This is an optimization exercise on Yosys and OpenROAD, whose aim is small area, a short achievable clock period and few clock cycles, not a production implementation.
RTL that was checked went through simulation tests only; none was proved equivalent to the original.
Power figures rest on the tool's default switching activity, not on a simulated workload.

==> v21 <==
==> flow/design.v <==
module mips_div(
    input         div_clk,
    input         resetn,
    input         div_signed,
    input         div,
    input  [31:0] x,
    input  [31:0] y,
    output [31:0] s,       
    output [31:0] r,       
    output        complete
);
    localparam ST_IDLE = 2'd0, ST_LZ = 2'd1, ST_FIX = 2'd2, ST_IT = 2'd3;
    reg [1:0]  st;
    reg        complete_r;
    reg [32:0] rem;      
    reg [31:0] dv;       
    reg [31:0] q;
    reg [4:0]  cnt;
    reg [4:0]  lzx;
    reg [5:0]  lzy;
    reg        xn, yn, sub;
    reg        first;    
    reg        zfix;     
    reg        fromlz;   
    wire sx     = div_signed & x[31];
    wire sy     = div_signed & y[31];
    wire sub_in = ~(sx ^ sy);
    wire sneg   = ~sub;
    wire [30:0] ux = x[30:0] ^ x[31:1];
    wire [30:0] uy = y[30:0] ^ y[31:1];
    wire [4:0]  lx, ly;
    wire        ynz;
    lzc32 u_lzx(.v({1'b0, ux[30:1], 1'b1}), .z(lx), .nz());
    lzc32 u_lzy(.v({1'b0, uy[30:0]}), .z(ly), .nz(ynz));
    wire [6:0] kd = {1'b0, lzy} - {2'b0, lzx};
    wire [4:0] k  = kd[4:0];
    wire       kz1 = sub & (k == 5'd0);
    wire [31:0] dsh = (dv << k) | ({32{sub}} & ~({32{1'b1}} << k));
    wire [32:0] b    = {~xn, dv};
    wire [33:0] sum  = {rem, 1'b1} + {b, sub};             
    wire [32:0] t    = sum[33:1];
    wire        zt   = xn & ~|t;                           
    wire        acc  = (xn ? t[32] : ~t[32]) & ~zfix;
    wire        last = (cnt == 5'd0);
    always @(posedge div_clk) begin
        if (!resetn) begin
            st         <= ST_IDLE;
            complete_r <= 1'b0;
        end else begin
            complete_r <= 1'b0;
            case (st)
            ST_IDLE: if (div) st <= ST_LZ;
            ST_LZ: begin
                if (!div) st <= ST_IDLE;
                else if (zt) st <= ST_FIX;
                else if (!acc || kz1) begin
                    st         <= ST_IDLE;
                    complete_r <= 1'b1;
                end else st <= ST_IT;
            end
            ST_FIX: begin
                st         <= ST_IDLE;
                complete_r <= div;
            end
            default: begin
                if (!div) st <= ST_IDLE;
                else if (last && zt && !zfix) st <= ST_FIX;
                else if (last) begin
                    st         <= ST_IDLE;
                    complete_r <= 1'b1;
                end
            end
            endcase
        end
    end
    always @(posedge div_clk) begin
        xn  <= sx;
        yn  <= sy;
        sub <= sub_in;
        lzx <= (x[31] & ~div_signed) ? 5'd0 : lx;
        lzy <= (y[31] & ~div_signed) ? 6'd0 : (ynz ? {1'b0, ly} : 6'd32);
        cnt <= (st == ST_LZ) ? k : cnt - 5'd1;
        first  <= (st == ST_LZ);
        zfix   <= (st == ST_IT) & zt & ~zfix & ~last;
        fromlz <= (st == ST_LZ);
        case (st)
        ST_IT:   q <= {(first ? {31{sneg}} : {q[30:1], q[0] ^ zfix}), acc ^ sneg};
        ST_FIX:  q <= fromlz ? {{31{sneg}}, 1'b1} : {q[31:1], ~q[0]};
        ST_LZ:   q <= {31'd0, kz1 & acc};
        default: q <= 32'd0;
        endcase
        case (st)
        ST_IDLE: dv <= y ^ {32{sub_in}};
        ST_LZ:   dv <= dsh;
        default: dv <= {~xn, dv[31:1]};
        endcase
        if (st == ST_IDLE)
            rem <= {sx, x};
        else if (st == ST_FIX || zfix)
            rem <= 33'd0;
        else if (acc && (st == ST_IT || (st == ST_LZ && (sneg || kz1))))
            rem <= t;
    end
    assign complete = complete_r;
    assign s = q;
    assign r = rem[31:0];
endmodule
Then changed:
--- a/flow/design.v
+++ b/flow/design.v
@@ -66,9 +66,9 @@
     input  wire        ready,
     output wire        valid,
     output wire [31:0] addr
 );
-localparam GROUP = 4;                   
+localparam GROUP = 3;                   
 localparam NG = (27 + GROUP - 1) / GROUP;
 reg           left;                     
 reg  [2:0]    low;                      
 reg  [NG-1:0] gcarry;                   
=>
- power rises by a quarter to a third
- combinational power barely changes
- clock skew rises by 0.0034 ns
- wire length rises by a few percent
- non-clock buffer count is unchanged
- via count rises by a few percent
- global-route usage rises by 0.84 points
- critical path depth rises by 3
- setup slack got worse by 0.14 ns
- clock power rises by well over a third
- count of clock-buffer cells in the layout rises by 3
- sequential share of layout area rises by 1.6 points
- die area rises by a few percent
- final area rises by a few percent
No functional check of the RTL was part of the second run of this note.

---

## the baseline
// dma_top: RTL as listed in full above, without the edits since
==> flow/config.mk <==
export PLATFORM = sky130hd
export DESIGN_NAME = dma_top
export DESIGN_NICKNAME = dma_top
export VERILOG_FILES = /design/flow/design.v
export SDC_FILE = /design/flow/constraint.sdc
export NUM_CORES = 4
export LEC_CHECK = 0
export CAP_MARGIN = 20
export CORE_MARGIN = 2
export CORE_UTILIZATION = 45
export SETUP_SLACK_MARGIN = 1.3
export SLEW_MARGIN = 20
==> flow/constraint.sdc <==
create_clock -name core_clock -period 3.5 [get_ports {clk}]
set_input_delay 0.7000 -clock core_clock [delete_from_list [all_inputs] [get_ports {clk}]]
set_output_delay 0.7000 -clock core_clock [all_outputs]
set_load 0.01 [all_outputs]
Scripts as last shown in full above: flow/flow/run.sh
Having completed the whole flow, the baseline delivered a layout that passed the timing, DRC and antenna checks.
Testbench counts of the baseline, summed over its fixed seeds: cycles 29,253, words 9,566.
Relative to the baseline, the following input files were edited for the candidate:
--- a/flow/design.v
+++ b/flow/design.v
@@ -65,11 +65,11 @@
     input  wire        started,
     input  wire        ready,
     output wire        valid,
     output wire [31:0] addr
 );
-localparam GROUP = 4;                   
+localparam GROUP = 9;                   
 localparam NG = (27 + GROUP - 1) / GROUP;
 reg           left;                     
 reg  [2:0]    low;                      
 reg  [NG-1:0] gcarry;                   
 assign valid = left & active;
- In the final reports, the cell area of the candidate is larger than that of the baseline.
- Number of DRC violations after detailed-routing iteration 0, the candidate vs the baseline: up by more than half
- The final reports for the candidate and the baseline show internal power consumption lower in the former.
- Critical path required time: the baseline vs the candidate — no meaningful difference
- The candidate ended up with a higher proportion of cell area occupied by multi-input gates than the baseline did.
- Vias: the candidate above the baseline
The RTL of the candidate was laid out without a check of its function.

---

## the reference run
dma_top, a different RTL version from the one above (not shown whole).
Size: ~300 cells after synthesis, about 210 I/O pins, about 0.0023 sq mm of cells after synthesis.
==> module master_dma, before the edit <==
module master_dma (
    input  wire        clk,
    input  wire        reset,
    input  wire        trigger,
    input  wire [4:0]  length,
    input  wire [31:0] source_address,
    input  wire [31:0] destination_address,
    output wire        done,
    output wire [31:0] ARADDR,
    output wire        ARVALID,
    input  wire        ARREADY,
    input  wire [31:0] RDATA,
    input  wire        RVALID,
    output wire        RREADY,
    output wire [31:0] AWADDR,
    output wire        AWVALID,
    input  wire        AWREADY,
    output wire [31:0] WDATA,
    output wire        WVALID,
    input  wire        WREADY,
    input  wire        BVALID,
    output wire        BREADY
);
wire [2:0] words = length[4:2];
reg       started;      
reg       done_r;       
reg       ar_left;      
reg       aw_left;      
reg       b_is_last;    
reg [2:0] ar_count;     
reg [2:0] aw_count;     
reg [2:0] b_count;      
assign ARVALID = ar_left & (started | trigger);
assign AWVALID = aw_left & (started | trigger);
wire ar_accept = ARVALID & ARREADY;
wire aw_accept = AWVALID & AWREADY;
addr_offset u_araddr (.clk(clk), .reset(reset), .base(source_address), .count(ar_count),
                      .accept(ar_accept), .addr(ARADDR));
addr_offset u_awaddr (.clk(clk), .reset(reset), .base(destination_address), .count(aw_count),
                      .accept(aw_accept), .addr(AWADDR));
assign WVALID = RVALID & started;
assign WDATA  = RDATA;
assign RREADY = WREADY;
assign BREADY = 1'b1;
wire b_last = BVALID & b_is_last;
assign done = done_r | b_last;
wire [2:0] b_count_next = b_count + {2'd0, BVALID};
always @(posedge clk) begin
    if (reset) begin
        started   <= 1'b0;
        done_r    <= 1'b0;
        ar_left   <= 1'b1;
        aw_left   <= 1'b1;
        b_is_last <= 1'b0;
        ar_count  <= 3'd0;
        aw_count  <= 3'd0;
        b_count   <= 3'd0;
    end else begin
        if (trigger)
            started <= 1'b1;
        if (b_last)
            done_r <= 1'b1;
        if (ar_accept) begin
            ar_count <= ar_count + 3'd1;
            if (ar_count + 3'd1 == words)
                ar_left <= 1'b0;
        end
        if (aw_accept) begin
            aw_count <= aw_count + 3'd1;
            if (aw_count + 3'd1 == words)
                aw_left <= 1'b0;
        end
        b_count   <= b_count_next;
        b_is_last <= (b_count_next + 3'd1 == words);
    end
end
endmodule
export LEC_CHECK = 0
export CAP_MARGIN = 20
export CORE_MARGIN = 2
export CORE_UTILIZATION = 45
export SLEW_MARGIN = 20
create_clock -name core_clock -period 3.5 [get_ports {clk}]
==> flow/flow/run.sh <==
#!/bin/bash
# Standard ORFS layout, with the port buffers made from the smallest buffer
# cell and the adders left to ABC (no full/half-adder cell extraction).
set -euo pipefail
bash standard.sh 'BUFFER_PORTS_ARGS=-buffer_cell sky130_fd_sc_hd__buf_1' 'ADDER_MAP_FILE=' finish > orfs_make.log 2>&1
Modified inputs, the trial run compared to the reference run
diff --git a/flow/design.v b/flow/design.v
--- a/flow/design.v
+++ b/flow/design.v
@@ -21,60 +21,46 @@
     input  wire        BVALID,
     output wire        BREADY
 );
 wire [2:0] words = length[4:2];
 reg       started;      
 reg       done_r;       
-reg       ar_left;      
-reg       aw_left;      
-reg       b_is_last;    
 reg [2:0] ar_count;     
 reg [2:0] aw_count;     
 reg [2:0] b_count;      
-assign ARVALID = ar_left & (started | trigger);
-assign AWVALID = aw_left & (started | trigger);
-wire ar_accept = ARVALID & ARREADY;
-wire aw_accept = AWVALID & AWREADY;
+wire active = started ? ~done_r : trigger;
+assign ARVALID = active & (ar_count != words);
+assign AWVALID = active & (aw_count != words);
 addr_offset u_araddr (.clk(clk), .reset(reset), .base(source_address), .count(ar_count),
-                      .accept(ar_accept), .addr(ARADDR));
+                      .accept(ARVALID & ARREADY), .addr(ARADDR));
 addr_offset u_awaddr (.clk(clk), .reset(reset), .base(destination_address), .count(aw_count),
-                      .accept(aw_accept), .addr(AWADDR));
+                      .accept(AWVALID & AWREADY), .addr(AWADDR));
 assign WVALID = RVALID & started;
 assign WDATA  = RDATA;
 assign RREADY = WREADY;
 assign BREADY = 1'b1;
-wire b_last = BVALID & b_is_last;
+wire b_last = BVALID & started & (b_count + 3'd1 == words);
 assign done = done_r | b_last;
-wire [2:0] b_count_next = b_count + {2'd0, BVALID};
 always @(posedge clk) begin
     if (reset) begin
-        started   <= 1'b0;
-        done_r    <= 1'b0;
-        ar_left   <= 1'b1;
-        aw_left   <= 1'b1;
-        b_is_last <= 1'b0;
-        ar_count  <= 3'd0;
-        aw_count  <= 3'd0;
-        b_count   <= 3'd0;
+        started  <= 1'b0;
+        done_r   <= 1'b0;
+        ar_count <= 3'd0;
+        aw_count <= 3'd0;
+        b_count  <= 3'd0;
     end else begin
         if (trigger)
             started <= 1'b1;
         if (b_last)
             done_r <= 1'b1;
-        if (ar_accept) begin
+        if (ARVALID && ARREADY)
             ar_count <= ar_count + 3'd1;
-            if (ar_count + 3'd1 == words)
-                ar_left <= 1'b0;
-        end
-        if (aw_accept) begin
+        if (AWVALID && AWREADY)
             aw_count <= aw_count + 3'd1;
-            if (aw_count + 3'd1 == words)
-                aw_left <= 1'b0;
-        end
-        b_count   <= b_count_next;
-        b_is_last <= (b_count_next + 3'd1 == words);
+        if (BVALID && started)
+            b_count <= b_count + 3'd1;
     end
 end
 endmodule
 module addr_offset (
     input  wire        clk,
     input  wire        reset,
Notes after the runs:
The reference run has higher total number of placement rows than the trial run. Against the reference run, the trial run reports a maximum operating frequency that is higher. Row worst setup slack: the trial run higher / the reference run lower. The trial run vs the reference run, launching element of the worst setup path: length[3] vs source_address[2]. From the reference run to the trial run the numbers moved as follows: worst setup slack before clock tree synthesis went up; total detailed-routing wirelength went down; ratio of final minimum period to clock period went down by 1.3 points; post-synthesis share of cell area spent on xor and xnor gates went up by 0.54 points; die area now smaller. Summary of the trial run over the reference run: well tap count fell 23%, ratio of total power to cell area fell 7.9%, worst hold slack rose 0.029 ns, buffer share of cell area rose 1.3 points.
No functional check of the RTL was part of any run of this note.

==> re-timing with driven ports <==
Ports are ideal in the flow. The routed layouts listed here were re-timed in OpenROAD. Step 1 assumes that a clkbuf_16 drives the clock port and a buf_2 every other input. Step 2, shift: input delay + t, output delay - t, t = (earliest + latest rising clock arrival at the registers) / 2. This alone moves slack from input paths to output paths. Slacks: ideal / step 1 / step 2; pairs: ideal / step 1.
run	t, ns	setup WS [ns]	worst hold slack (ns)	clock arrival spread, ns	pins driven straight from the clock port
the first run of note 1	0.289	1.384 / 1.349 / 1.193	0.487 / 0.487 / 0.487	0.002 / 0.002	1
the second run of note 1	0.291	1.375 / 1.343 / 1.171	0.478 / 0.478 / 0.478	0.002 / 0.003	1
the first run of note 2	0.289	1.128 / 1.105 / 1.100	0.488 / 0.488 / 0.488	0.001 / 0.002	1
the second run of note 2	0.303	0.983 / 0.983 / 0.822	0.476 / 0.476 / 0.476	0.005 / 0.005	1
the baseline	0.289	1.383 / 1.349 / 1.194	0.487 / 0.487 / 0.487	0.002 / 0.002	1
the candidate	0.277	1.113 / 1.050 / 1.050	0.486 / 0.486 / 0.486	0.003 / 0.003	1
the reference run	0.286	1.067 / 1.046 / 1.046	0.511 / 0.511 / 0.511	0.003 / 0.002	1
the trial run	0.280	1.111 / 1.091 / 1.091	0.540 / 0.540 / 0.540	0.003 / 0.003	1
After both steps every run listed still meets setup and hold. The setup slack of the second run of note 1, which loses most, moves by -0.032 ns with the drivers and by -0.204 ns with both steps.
+--
REQUIREMENT: Taking the material above, report how many of its lines contain the word "BVALID". Add nothing else.

YOUR RESPONSE: 8